> _HOW TO COMPLETE THIS TASK_
Among the lines below, which ones contain the word "global"? Copy every such line.

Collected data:
* * * * * * *

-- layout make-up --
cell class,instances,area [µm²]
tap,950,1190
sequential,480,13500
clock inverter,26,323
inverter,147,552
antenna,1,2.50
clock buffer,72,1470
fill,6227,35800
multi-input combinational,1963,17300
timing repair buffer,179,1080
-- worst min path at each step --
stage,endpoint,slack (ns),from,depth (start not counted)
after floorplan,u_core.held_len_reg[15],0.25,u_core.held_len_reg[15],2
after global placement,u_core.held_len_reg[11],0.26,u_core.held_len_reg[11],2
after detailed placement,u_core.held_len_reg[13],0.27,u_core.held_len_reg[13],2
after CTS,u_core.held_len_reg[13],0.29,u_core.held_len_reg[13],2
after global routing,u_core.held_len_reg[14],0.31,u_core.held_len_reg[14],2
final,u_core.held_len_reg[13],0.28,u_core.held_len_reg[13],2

* * * * * * *

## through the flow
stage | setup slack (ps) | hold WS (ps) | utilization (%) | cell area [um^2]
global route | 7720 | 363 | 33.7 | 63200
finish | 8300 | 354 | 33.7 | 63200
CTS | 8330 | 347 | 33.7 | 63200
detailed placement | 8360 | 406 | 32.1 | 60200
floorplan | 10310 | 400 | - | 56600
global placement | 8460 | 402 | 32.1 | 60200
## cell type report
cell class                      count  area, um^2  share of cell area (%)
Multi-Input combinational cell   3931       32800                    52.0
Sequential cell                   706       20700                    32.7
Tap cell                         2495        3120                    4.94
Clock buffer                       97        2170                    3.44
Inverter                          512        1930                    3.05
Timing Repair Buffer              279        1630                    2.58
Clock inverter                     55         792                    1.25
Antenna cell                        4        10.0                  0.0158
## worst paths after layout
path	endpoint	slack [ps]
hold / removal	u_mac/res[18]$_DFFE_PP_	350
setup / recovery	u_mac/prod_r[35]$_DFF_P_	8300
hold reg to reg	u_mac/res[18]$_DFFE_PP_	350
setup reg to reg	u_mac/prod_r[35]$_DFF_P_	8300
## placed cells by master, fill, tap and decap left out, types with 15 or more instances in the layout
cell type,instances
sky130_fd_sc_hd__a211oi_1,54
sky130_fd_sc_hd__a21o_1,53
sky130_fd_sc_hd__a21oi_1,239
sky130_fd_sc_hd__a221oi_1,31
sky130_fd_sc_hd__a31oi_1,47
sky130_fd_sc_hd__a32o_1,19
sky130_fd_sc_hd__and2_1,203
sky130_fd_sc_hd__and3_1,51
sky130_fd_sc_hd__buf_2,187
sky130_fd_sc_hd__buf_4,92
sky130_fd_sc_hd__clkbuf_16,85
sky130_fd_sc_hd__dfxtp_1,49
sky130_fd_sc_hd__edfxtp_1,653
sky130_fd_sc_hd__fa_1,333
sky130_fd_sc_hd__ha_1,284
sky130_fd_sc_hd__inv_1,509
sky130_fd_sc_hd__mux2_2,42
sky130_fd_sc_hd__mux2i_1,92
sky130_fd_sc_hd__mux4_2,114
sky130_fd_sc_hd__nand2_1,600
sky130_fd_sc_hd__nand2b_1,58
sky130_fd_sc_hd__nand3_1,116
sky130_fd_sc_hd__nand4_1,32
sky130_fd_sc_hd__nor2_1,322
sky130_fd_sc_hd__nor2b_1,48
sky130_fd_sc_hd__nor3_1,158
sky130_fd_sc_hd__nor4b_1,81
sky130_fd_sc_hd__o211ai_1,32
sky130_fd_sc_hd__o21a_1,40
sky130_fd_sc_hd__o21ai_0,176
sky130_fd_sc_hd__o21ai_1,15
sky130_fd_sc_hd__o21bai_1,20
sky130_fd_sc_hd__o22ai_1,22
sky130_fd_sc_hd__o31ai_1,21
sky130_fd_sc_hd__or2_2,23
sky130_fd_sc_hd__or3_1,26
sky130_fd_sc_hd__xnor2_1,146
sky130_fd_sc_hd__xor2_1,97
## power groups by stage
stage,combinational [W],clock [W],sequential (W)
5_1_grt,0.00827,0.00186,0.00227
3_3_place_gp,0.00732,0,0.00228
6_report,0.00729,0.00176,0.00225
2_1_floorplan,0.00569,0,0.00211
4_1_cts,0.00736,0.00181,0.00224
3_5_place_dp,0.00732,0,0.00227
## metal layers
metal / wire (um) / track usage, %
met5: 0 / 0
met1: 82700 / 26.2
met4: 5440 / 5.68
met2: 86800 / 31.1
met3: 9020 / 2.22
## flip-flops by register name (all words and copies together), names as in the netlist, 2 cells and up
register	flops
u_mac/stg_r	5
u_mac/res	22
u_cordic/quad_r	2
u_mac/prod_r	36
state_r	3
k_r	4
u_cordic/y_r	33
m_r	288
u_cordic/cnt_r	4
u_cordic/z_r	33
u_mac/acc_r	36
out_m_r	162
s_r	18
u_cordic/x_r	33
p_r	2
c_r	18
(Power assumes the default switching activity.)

* * * * * * *

> _TASK OUTPUT_
after global placement,u_core.held_len_reg[11],0.26,u_core.held_len_reg[11],2
after global routing,u_core.held_len_reg[14],0.31,u_core.held_len_reg[14],2
global route | 7720 | 363 | 33.7 | 63200
global placement | 8460 | 402 | 32.1 | 60200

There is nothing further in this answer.